Het is vakantie, misschien gaan jullie nog weg of zijn jullie alweer terug? Tijdens je vakantie is er geen reden om je te vervelen met onze zomerknutselopdrachten en vandaag taalspelletjes. Onze Wereldschooldocent Marjolein deelt haar top vijf taalspelletjes met jullie. Zo kunnen jullie tijdens jullie vakantie (en daarna) op een speelse manier bezig blijven met de Nederlandse taal.
Spreekwoorden
Voor 2 of meer spelers
Leerjaren: 6-8 jaar
Benodigdheden: 5 spreekwoorden op vijf aparte kaartjes
Hoe speel je het spel?
- Bespreek de spreekwoorden met de kinderen.

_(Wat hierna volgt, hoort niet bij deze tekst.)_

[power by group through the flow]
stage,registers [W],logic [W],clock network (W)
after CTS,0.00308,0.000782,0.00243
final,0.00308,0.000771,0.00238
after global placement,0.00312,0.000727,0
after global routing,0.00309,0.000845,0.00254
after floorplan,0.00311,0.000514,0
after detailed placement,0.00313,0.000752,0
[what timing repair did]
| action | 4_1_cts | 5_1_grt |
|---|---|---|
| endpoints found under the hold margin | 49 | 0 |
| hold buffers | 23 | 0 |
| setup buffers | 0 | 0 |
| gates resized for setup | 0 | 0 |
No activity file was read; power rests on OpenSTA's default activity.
--- src/design/htr_router.sv ---
// Top of the HDLC timeslot router for one framer
//
// Operation
// RL1 - Source bit 0 takes Sa bits from control-two register; 1 uses route register.
// RL2 - Receive route bit 6: 0 feeds Sa bits, 1 feeds DS0 channel bits.
// RL3 - Receive Sa mode: bits 4..0 enable Sa4..Sa8 positions.
// RL4 - Receive DS0 mode bit 5 set: timeslots from receive channel-block registers.
// RL5 - Receive DS0 mode bit 5 clear: single timeslot numbered by bits 4..0.
// RL6 - Receive mask bits 7..0 suppress DS0 bits 1..8.
// RL7 - Transmit enable bit 7 clear: no HDLC data inserted.
// RL8 - Transmit bit 6 picks Sa or DS0; ignored while disabled.
// RL9 - Transmit Sa mode: bits 4..0 enable Sa4..Sa8 insertion.
// RL10 - Transmit DS0 mode bit 5 set: timeslots from transmit channel-block registers.
// RL11 - Transmit DS0 mode bit 5 clear: single timeslot numbered by bits 4..0.
// RL12 - Transmit mask register at BB suppresses DS0 bits from insertion.
// RL13 - Unselected bits pass framer data; HDLC stream skips them without loss.
`timescale 1ns/1ps
module htr_router #(
  parameter int SLOT_COUNT = htr_pkg::HTR_SLOTS
) (
  input  wire logic                 sys_clk_in,
  input  wire logic                 reset_n_in,
  input  wire htr_pkg::htr_cpu_type cpu_in,
  output logic [7:0]                cpu_rdata_out,
  input  wire logic [4:0]           rx_control_two_in,
  input  wire logic [31:0]          rx_channel_block_regs_in,
  input  wire logic [31:0]          tx_channel_block_regs_in,
  input  wire logic                 rx_bit_valid_in,
  input  wire htr_pkg::htr_pos_type rx_pos_in,
  input  wire logic                 rx_bit_in,
  output logic                      rx_hdlc_valid_out,
  output logic                      rx_hdlc_bit_out,
  input  wire logic                 tx_bit_valid_in,
  input  wire htr_pkg::htr_pos_type tx_pos_in,
  input  wire logic                 tx_bit_in,
  input  wire logic                 tx_hdlc_bit_in,
  output logic                      tx_hdlc_take_out,
  output logic                      tx_bit_valid_out,
  output logic                      tx_bit_out
);
  import htr_pkg::*;

  // ==========================================================================
  // Configuration registers
  logic [7:0] rx_hdlc_route_ctrl;
  logic [7:0] rx_hdlc_bit_mask;
  logic [7:0] tx_hdlc_route_ctrl;
  logic [7:0] tx_hdlc_bit_mask;

  // ==========================================================================
  // Bus decode
  logic       wr_rx_route;
  logic       wr_rx_mask;
  logic       wr_tx_route;
  logic       wr_tx_mask;
  logic [7:0] next_rdata;

  // ==========================================================================
  // Selection and stream nets
  logic       rx_source_sel;
  logic       tx_enable;
  logic       rx_sel;
  logic       tx_sel;
  logic       next_rx_valid;
  logic       next_tx_bit;

  // ==========================================================================
  // Elaboration checks; the slot field is five bits wide
  if (SLOT_COUNT != HTR_SLOTS) begin : g_bad_slot_count
    $error("htr_router: SLOT_COUNT must equal HTR_SLOTS");
  end
  if ($bits(rx_channel_block_regs_in) != SLOT_COUNT) begin : g_bad_rx_blk
    $error("htr_router: receive channel block width must equal SLOT_COUNT");
  end
  if ($bits(tx_channel_block_regs_in) != SLOT_COUNT) begin : g_bad_tx_blk
    $error("htr_router: transmit channel block width must equal SLOT_COUNT");
  end

  // ==========================================================================
  // Write strobes, one per register
  assign wr_rx_route = cpu_in.wr && (cpu_in.addr == HTR_ADDR_RX_ROUTE);
  assign wr_rx_mask  = cpu_in.wr && (cpu_in.addr == HTR_ADDR_RX_MASK);
  assign wr_tx_route = cpu_in.wr && (cpu_in.addr == HTR_ADDR_TX_ROUTE);
  assign wr_tx_mask  = cpu_in.wr && (cpu_in.addr == HTR_ADDR_TX_MASK); // RL12

  // ==========================================================================
  // Receive route register
  always_ff @(posedge sys_clk_in or negedge reset_n_in) begin
    if (!reset_n_in) begin
      rx_hdlc_route_ctrl <= HTR_RESET_VALUE;
    end else if (wr_rx_route) begin
      rx_hdlc_route_ctrl <= cpu_in.wdata;
    end
  end

  // ==========================================================================
  // Receive bit mask register
  always_ff @(posedge sys_clk_in or negedge reset_n_in) begin
    if (!reset_n_in) begin
      rx_hdlc_bit_mask <= HTR_RESET_VALUE;
    end else if (wr_rx_mask) begin
      rx_hdlc_bit_mask <= cpu_in.wdata; // RL6
    end
  end

  // ==========================================================================
  // Transmit route register
  always_ff @(posedge sys_clk_in or negedge reset_n_in) begin
    if (!reset_n_in) begin
      tx_hdlc_route_ctrl <= HTR_RESET_VALUE;
    end else if (wr_tx_route) begin
      tx_hdlc_route_ctrl <= cpu_in.wdata;
    end
  end

  // ==========================================================================
  // Transmit bit mask register
  always_ff @(posedge sys_clk_in or negedge reset_n_in) begin
    if (!reset_n_in) begin
      tx_hdlc_bit_mask <= HTR_RESET_VALUE;
    end else if (wr_tx_mask) begin
      tx_hdlc_bit_mask <= cpu_in.wdata; // RL12
    end
  end

  // ==========================================================================
  // Read data select; unmapped addresses read as zero
  always_comb begin
    case (cpu_in.addr)
      HTR_ADDR_RX_ROUTE: next_rdata = rx_hdlc_route_ctrl;
      HTR_ADDR_RX_MASK:  next_rdata = rx_hdlc_bit_mask;
      HTR_ADDR_TX_ROUTE: next_rdata = tx_hdlc_route_ctrl;
      HTR_ADDR_TX_MASK:  next_rdata = tx_hdlc_bit_mask;
      default:           next_rdata = HTR_RESET_VALUE;
    endcase
  end

  // ==========================================================================
  // Read data register, holds until the next read
  always_ff @(posedge sys_clk_in or negedge reset_n_in) begin
    if (!reset_n_in) begin
      cpu_rdata_out <= HTR_RESET_VALUE;
    end else if (cpu_in.rd) begin
      cpu_rdata_out <= next_rdata;
    end
  end

  // ==========================================================================
  // Control bits used outside the selectors
  assign rx_source_sel = rx_hdlc_route_ctrl[HTR_BIT_SOURCE]; // RL1
  assign tx_enable     = tx_hdlc_route_ctrl[HTR_BIT_SOURCE]; // RL7 RL8

  // ==========================================================================
  // Receive selection
  htr_bit_select u_rx_sel (
    .pos_in          (rx_pos_in),
    .route_in        (rx_hdlc_route_ctrl),
    .mask_in         (rx_hdlc_bit_mask),                   // RL6
    .chan_blk_in     (rx_channel_block_regs_in),           // RL4
    .sa_use_route_in (rx_source_sel),                      // RL1
    .sa_alt_in       (rx_control_two_in),
    .select_out      (rx_sel)                              // RL2 RL3 RL5
  );

  // ==========================================================================
  // Transmit selection
  htr_bit_select u_tx_sel (
    .pos_in          (tx_pos_in),
    .route_in        (tx_hdlc_route_ctrl),                 // RL8 RL9 RL11
    .mask_in         (tx_hdlc_bit_mask),                   // RL12
    .chan_blk_in     (tx_channel_block_regs_in),           // RL10
    .sa_use_route_in (1'b1),
    .sa_alt_in       (5'h00),
    .select_out      (tx_sel)
  );

  // ==========================================================================
  // Receive valid to HDLC controller
  assign next_rx_valid = rx_bit_valid_in && rx_sel; // RL13

  always_ff @(posedge sys_clk_in or negedge reset_n_in) begin
    if (!reset_n_in) begin
      rx_hdlc_valid_out <= 1'b0;
    end else begin
      rx_hdlc_valid_out <= next_rx_valid;
    end
  end

  // ==========================================================================
  // Receive data bit
  always_ff @(posedge sys_clk_in or negedge reset_n_in) begin
    if (!reset_n_in) begin
      rx_hdlc_bit_out <= 1'b0;
    end else begin
      rx_hdlc_bit_out <= rx_bit_in;
    end
  end

  // ==========================================================================
  // Transmit insertion; HDLC bit consumed only when inserted
  assign tx_hdlc_take_out = tx_bit_valid_in && tx_sel && tx_enable;          // RL7 RL13
  assign next_tx_bit      = tx_hdlc_take_out ? tx_hdlc_bit_in : tx_bit_in; // RL7 RL13

  // ==========================================================================
  // Transmit valid
  always_ff @(posedge sys_clk_in or negedge reset_n_in) begin
    if (!reset_n_in) begin
      tx_bit_valid_out <= 1'b0;
    end else begin
      tx_bit_valid_out <= tx_bit_valid_in;
    end
  end

  // ==========================================================================
  // Transmit data bit
  always_ff @(posedge sys_clk_in or negedge reset_n_in) begin
    if (!reset_n_in) begin
      tx_bit_out <= 1'b0;
    end else begin
      tx_bit_out <= next_tx_bit;
    end
  end
endmodule : htr_router
[src/rtl/tmc_wb_slave.sv]
/*
 * Classic Wishbone slave front end for the configuration bank.
 * Assumes a single-cycle master that holds its request until ack.
 * Ack follows one cycle after the request is seen; writes land on the
 * edge where the master samples ack.
 */
module tmc_wb_slave (
   input  wire logic        ref_clk,   // System clock
   input  wire logic        resetn,    // Synchronous reset, active low
   input  wire logic        wb_cyc_i,  // Bus cycle
   input  wire logic        wb_stb_i,  // Strobe
   input  wire logic        wb_we_i,   // Write enable
   input  wire logic [9:0]  wb_adr_i,  // Byte address
   input  wire logic [3:0]  wb_sel_i,  // Byte lanes
   input  wire logic [31:0] wb_dat_i,  // Write data
   output logic      [31:0] wb_dat_o,  // Read data
   output logic             wb_ack_o,  // Acknowledge
   tmc_reg_if.bus           rf         // Register bank side
);

   logic aligned;
   logic req;

   assign aligned  = (wb_adr_i[tmc_pkg::ADR_LSB-1:0] == 2'h0);
   assign req      = wb_cyc_i & wb_stb_i;
   assign rf.idx   = wb_adr_i[9:tmc_pkg::ADR_LSB];
   assign rf.wdata = wb_dat_i[7:0];
   // Narrow registers live in lane 0; other lanes alone write nothing
   assign rf.wr    = req & wb_ack_o & wb_we_i & wb_sel_i[0] & aligned;

   always_ff @(posedge ref_clk) begin
      if (!resetn) begin
         wb_ack_o <= 1'b0;
      end else begin
         wb_ack_o <= req & ~wb_ack_o;
      end
   end

   always_ff @(posedge ref_clk) begin
      if (!resetn) begin
         wb_dat_o <= 32'h0000_0000;
      end else if (req & ~wb_ack_o) begin
         wb_dat_o <= aligned ? {24'h00_0000, rf.rdata} : 32'h0000_0000;
      end
   end

endmodule : tmc_wb_slave

[src/rtl/tmc_config_bank.sv]
/*
 * Configuration bank of a thermal and voltage monitor: pin role routing,
 * overtemperature output, fan response and attenuator bypass, plus two
 * read-only factory test registers.
 * Assumes temperatures and fan duties come from logic on ref_clk, and that
 * the multi-function pin is resolved outside from output and enable.
 */
// The Wishbone register port is this design's own decision.
module tmc_config_bank (
   input  wire logic            ref_clk,          // System clock, 100 MHz
   input  wire logic            resetn,           // Synchronous reset, active low
   input  wire logic            wb_cyc_i,         // Wishbone cycle
   input  wire logic            wb_stb_i,         // Wishbone strobe
   input  wire logic            wb_we_i,          // Wishbone write enable
   input  wire logic [9:0]      wb_adr_i,         // Wishbone byte address
   input  wire logic [3:0]      wb_sel_i,         // Wishbone byte lanes
   input  wire logic [31:0]     wb_dat_i,         // Wishbone write data
   output logic      [31:0]     wb_dat_o,         // Wishbone read data
   output logic                 wb_ack_o,         // Wishbone acknowledge
   input  wire logic [2:0][7:0] temp_i,           // Measured temperatures
   input  wire logic [2:0][7:0] fan_duty_i,       // Duty from the fan loop
   input  wire logic            alert_req_i,      // Alert request from status logic
   input  wire logic            mf_pin_i,         // Multi-function pin level
   output logic                 mf_pin_o,         // Multi-function pin drive
   output logic                 mf_pin_oe_n,      // Pin enable, low drives
   output logic                 fan_tach_four_o,  // Tach four, synchronised
   output logic [2:0][7:0]      fan_duty_o,       // Duty to the fan drivers
   output logic                 overtemp_o,       // Overtemperature, active high
   output logic [3:0]           att_bypass_o      // Attenuator bypass per rail
);

   ////////////////////////////////////////////////////////////////////////////
   // Register storage

   tmc_reg_if rf ();

   logic [7:0]      cfg_r;
   logic [7:0]      test1_r;
   logic [7:0]      test2_r;
   logic [7:0]      ctrl_r;
   logic [7:0]      gpio_r;
   logic [2:0][7:0] limit_r;
   logic [2:0][7:0] maxspd_r;
   logic            pin_s1_r;
   logic            pin_s2_r;
   logic [2:0]      ch_hit;
   logic            ovt_nxt;
   logic            locked;
   logic            twos;
   logic            cfg_wr;

   tmc_pkg::tmc_pin_role_t role;

   tmc_wb_slave u_slave (
      .ref_clk  (ref_clk),
      .resetn   (resetn),
      .wb_cyc_i (wb_cyc_i),
      .wb_stb_i (wb_stb_i),
      .wb_we_i  (wb_we_i),
      .wb_adr_i (wb_adr_i),
      .wb_sel_i (wb_sel_i),
      .wb_dat_i (wb_dat_i),
      .wb_dat_o (wb_dat_o),
      .wb_ack_o (wb_ack_o),
      .rf       (rf.bus)
   );

   assign locked = ctrl_r[tmc_pkg::CTRL_LOCK];
   assign twos   = ctrl_r[tmc_pkg::CTRL_TWOS];
   assign role   = tmc_pkg::tmc_pin_role_t'(cfg_r[tmc_pkg::CFG_PIN_LSB +: 2]);
   assign cfg_wr = rf.wr && (rf.idx == tmc_pkg::IDX_CFG) && !locked;

   always_ff @(posedge ref_clk) begin
      if (!resetn) begin
         cfg_r <= tmc_pkg::CFG_RESET;
      end else if (cfg_wr) begin
         cfg_r <= rf.wdata;
      end
   end

   // Factory test registers hold their reset value; writes are dropped
   always_ff @(posedge ref_clk) begin
      if (!resetn) begin
         test1_r <= tmc_pkg::TEST_RESET;
         test2_r <= tmc_pkg::TEST_RESET;
      end
   end

   // Lock is sticky until reset, so software cannot unlock itself
   always_ff @(posedge ref_clk) begin
      if (!resetn) begin
         ctrl_r <= tmc_pkg::CTRL_RESET;
      end else if (rf.wr && (rf.idx == tmc_pkg::IDX_CTRL) && !locked) begin
         ctrl_r <= rf.wdata;
      end
   end

   always_ff @(posedge ref_clk) begin
      if (!resetn) begin
         gpio_r <= tmc_pkg::GPIO_RESET;
      end else if (rf.wr && (rf.idx == tmc_pkg::IDX_GPIO)) begin
         gpio_r <= rf.wdata;
      end
   end

   always_ff @(posedge ref_clk) begin
      if (!resetn) begin
         for (int i = 0; i < tmc_pkg::NUM_CH; i++) begin
            limit_r[i]  <= tmc_pkg::LIMIT_RESET;
            maxspd_r[i] <= tmc_pkg::MAXSPD_RESET;
         end
      end else if (rf.wr) begin
         for (int i = 0; i < tmc_pkg::NUM_CH; i++) begin
            if (rf.idx == tmc_pkg::IDX_LIMIT0 + 8'(i)) begin
               limit_r[i] <= rf.wdata;
            end
            if (rf.idx == tmc_pkg::IDX_MAXSPD0 + 8'(i)) begin
               maxspd_r[i] <= rf.wdata;
            end
         end
      end
   end

   ////////////////////////////////////////////////////////////////////////////
   // Read mux

   always_comb begin
      rf.rdata = 8'h00;
      case (rf.idx)
         tmc_pkg::IDX_CFG:    rf.rdata = cfg_r;
         tmc_pkg::IDX_TEST1:  rf.rdata = test1_r;
         tmc_pkg::IDX_TEST2:  rf.rdata = test2_r;
         tmc_pkg::IDX_CTRL:   rf.rdata = ctrl_r;
         tmc_pkg::IDX_GPIO:   rf.rdata = {5'h00, pin_s2_r, gpio_r[1:0]};
         tmc_pkg::IDX_STATUS: rf.rdata = {3'h0, ch_hit, pin_s2_r, overtemp_o};
         default: begin
            for (int i = 0; i < tmc_pkg::NUM_CH; i++) begin
               if (rf.idx == tmc_pkg::IDX_LIMIT0 + 8'(i)) begin
                  rf.rdata = limit_r[i];
               end
               if (rf.idx == tmc_pkg::IDX_MAXSPD0 + 8'(i)) begin
                  rf.rdata = maxspd_r[i];
               end
            end
         end
      endcase
   end

   ////////////////////////////////////////////////////////////////////////////
   // Pin input synchroniser

   always_ff @(posedge ref_clk) begin
      if (!resetn) begin
         pin_s1_r <= 1'b1;
         pin_s2_r <= 1'b1;
      end else begin
         pin_s1_r <= mf_pin_i;
         pin_s2_r <= pin_s1_r;
      end
   end

   ////////////////////////////////////////////////////////////////////////////
   // Overtemperature and fan response

   always_comb begin
      for (int i = 0; i < tmc_pkg::NUM_CH; i++) begin
         ch_hit[i] = tmc_pkg::limit_hit(temp_i[i], limit_r[i], twos);
      end
   end

   assign ovt_nxt = (|ch_hit) && !cfg_r[tmc_pkg::CFG_THERMAL_LIMIT_PIN_DIS];

   always_ff @(posedge ref_clk) begin
      if (!resetn) begin
         overtemp_o <= 1'b0;
      end else begin
         overtemp_o <= ovt_nxt;
      end
   end

   // Decided from the same next value so fans and flag move together
   always_ff @(posedge ref_clk) begin
      if (!resetn) begin
         fan_duty_o <= '0;
      end else begin
         for (int i = 0; i < tmc_pkg::NUM_CH; i++) begin
            if (!ovt_nxt) begin
               fan_duty_o[i] <= fan_duty_i[i];
            end else if (cfg_r[tmc_pkg::CFG_MAXSPD]) begin
               fan_duty_o[i] <= maxspd_r[i];
            end else begin
               fan_duty_o[i] <= tmc_pkg::FULL_SPEED;
            end
         end
      end
   end

   // Bypassed rails read 0x00..0xff over 0 to 2.25 V in the front end
   always_ff @(posedge ref_clk) begin
      if (!resetn) begin
         att_bypass_o <= 4'h0;
      end else begin
         att_bypass_o <= cfg_r[tmc_pkg::CFG_BYP_LSB +: 4];
      end
   end

   ////////////////////////////////////////////////////////////////////////////
   // Multi-function pin routing

   always_ff @(posedge ref_clk) begin
      if (!resetn) begin
         fan_tach_four_o <= 1'b0;
      end else begin
         fan_tach_four_o <= (role == tmc_pkg::PIN_TACH) ? pin_s2_r : 1'b0;
      end
   end

   // Thermal and alert roles are open drain: only ever pull low
   always_ff @(posedge ref_clk) begin
      if (!resetn) begin
         mf_pin_o    <= 1'b0;
         mf_pin_oe_n <= 1'b1;
      end else begin
         unique case (role)
            tmc_pkg::PIN_TACH: begin
               mf_pin_o    <= 1'b0;
               mf_pin_oe_n <= 1'b1;
            end
            tmc_pkg::PIN_THERMAL_LIMIT_PIN: begin
               mf_pin_o    <= 1'b0;
               mf_pin_oe_n <= !ovt_nxt;
            end
            tmc_pkg::PIN_ALERT: begin
               mf_pin_o    <= 1'b0;
               mf_pin_oe_n <= !alert_req_i;
            end
            tmc_pkg::PIN_GPIO: begin
               mf_pin_o    <= gpio_r[tmc_pkg::GPIO_OUT];
               mf_pin_oe_n <= !gpio_r[tmc_pkg::GPIO_DIR];
            end
         endcase
      end
   end
endmodule : tmc_config_bank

- Wat betekent het spreekwoord?
- Beeld een spreekwoord uit.
- De ander raadt welk spreekwoord het is.
Galgje
Voor 2 of meer spelers
Benodigdheden: papier en pen
Leerjaren: 3-8 jaar
Hoe speel je het spel?
- De spelleider bedenkt een woord en tekent het aantal stippen gelijk aan het aantal letters van het woord op papier.
- De andere spelers noemen om de beurt een letter.
- Als de letter in het woord zit zet de spelleider de letter(s) op de juiste plaats
- Zit de letter er niet in dan bouw je een huisje: iedere foute letter een streepje totdat er een huisje is getekend
Tip! Je kunt in groep 3,4 eventueel een begin en eindletter geven.
De keizer van China
Voor 2 of meer spelers
Leerjaren: 3-8 jaar
Hoe speel je het spel?
- De spelleider zegt: De keizer van China houdt wel van thee maar niet van koffie.
- Door vragen te stellen moeten de spelers achter de wensen van de keizer komen.
- De vragen mogen alleen met ja of nee beantwoord worden.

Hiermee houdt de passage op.